TASK DESCRIPTION — Wherever the word "metal" occurs in the lines below, copy the whole line.

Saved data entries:

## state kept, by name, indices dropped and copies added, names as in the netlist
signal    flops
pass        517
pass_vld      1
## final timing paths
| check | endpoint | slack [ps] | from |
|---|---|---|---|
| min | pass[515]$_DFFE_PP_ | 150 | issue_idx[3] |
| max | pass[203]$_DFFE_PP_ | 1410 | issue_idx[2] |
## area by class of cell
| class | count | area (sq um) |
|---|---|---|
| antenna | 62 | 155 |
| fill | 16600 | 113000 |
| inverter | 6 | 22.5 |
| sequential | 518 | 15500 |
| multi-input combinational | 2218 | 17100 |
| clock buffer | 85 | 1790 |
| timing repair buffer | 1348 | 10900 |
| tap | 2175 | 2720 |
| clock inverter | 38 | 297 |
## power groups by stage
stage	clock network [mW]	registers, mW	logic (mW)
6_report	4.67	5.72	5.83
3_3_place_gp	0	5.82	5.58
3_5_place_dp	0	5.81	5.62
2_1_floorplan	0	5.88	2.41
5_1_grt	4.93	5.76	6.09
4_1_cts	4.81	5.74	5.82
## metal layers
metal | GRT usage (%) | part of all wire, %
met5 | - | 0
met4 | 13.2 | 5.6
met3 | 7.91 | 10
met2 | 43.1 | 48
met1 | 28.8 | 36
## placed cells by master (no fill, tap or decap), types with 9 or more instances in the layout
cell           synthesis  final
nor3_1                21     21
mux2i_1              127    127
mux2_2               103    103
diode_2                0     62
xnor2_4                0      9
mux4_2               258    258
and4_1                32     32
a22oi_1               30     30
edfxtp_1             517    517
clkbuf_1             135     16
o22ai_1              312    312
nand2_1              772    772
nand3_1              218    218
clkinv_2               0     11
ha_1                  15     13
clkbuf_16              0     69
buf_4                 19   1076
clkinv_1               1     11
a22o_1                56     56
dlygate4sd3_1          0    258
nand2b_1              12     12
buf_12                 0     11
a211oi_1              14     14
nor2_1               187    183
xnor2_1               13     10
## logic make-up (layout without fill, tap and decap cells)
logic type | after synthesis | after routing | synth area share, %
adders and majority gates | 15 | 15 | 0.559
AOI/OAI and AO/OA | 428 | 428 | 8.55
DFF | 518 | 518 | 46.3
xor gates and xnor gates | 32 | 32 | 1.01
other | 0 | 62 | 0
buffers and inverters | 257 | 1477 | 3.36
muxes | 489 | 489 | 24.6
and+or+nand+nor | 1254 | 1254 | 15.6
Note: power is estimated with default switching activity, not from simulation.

--

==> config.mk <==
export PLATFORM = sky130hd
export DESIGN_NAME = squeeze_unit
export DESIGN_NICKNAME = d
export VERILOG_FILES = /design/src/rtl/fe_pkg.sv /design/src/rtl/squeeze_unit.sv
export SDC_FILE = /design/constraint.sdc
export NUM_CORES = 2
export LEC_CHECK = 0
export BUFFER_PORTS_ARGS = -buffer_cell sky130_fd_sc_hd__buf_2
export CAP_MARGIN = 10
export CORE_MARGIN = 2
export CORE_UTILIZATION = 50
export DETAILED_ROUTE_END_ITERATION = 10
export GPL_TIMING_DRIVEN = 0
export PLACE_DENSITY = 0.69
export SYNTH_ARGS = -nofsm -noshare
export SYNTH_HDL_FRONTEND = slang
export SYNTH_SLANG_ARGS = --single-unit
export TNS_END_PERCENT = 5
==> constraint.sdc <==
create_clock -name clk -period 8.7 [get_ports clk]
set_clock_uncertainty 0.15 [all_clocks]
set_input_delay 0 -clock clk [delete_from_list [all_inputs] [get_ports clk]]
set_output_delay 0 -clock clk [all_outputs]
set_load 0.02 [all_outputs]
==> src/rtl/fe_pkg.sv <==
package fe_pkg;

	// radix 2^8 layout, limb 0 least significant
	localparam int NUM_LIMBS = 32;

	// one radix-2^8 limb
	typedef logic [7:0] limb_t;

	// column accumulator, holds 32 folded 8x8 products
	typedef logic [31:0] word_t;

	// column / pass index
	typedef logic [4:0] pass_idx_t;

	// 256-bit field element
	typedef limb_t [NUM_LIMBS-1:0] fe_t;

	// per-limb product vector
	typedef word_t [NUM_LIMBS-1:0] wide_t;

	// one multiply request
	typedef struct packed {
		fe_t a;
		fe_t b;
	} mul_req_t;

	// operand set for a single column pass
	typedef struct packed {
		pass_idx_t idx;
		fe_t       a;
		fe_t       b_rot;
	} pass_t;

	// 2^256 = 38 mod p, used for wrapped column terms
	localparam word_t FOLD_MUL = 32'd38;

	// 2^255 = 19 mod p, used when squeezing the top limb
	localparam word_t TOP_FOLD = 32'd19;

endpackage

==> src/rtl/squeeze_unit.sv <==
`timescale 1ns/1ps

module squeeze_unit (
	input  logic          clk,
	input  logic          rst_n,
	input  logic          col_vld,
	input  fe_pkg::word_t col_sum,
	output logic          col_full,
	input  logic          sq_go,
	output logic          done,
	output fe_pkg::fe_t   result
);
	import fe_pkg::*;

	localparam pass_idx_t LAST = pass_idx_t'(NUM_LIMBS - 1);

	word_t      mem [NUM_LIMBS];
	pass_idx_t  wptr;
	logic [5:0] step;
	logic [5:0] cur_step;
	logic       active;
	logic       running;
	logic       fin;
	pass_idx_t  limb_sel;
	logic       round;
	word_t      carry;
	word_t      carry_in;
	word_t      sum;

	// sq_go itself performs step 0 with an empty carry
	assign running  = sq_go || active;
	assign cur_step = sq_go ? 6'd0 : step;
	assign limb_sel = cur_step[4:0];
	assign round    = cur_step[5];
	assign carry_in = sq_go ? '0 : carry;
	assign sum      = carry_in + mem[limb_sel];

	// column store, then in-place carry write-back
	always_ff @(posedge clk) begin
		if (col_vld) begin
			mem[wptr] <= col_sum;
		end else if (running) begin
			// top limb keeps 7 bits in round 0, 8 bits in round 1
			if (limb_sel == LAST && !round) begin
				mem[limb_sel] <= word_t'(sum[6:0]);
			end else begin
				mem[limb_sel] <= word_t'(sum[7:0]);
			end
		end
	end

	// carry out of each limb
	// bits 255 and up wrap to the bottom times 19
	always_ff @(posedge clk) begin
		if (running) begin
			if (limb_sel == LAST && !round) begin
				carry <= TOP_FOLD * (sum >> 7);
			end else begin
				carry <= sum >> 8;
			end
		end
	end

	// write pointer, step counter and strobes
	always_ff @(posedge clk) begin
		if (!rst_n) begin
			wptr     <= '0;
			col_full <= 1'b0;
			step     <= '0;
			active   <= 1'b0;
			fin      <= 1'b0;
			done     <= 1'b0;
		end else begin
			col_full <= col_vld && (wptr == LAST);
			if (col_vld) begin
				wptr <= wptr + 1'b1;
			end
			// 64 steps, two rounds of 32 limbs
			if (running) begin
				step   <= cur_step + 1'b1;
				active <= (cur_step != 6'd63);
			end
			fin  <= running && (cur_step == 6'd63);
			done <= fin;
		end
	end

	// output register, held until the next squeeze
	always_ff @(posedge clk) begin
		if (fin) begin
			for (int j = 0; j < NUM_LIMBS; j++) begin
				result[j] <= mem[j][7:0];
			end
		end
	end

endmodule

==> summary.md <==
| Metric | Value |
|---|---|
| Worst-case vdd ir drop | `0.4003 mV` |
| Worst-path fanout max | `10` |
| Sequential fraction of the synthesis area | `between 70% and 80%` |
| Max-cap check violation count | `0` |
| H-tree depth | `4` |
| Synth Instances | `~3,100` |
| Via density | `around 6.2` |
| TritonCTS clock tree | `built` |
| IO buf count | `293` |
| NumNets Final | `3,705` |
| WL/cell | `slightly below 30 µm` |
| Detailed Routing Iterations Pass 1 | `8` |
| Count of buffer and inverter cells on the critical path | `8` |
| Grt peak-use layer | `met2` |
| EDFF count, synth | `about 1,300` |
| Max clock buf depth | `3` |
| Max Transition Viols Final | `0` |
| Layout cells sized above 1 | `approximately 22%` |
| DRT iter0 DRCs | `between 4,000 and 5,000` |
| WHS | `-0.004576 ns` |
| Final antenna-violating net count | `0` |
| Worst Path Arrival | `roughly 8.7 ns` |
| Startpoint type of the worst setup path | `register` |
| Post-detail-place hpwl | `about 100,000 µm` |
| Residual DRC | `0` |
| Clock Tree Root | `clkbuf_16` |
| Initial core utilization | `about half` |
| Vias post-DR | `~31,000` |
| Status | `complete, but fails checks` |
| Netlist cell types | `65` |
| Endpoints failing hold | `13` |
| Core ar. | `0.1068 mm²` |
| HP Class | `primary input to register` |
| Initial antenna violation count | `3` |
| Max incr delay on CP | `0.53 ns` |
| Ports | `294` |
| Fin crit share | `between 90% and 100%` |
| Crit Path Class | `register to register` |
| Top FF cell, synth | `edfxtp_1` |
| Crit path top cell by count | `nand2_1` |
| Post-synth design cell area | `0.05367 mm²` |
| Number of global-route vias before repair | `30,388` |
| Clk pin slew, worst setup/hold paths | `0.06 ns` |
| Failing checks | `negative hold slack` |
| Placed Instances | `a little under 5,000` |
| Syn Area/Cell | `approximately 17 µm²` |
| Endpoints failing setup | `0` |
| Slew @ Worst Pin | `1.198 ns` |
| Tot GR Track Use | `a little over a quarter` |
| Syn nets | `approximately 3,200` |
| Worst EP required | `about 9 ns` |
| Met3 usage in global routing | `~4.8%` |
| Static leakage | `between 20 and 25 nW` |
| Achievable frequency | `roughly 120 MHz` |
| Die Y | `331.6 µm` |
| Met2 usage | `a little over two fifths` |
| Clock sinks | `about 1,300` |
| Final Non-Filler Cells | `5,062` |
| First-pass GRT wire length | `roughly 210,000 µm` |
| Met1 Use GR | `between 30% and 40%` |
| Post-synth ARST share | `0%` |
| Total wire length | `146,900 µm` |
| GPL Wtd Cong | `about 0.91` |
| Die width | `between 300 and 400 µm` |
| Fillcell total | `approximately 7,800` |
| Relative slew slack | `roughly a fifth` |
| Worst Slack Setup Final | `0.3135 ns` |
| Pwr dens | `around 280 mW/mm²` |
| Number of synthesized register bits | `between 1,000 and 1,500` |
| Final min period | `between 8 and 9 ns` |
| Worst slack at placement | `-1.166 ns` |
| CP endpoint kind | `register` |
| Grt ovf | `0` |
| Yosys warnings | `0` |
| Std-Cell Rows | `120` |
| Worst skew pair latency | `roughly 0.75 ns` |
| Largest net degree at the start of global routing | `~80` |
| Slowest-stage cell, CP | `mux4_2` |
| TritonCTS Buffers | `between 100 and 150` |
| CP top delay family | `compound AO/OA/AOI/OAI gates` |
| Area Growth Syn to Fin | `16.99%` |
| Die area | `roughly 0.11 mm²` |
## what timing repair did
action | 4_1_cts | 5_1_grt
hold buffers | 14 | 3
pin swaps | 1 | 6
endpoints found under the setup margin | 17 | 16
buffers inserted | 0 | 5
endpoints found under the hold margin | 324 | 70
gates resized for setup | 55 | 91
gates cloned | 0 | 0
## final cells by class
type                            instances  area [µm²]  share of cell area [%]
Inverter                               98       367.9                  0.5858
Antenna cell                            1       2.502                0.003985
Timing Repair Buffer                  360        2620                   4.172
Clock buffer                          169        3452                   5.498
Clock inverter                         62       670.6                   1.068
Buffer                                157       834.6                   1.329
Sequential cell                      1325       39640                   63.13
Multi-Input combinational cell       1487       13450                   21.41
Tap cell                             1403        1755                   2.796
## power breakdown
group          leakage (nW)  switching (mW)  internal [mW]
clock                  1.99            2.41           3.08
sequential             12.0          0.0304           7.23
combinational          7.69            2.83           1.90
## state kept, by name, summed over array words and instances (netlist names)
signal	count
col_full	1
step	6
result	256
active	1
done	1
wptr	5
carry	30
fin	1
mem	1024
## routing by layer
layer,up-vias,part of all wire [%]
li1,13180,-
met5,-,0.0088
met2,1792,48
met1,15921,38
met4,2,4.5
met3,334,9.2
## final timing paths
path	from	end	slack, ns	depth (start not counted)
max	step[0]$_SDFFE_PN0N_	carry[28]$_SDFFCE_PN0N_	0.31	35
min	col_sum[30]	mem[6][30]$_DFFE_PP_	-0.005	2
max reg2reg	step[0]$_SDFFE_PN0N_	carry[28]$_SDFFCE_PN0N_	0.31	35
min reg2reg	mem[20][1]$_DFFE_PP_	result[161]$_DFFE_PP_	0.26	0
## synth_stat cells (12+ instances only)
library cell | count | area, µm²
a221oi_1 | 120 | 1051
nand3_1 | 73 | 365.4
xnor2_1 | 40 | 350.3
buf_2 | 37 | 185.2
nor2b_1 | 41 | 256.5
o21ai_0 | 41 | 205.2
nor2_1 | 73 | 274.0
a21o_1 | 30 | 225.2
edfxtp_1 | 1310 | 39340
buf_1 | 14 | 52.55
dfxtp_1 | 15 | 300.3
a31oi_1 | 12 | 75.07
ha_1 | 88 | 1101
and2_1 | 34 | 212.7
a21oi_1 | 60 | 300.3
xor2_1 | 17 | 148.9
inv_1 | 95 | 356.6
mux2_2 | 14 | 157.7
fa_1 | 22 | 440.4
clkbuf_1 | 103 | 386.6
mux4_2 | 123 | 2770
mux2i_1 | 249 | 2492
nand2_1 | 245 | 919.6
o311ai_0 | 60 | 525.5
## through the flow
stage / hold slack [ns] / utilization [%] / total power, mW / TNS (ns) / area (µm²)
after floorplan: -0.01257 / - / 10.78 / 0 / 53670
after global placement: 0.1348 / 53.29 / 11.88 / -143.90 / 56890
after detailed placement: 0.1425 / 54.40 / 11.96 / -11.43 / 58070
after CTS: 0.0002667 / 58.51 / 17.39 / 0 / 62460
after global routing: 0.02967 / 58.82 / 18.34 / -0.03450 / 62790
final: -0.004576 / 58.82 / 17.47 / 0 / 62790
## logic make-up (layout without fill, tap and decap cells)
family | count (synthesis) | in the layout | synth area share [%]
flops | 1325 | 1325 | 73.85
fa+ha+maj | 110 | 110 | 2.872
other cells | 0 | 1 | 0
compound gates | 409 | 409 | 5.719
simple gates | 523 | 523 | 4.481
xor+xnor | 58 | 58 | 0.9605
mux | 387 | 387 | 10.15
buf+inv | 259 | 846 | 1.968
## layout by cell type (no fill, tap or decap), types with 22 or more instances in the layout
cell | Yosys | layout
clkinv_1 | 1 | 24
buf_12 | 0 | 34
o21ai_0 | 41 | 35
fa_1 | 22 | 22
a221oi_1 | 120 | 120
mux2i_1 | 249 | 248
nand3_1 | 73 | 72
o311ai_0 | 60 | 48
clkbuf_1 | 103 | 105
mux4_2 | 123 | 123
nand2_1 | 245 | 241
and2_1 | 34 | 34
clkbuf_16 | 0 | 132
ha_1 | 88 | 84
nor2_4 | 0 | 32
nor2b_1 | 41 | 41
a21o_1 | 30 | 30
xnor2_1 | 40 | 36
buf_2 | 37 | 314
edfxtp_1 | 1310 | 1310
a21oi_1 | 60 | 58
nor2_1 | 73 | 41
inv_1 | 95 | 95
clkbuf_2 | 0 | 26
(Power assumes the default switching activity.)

ANSWER —
## metal layers
metal | GRT usage (%) | part of all wire, %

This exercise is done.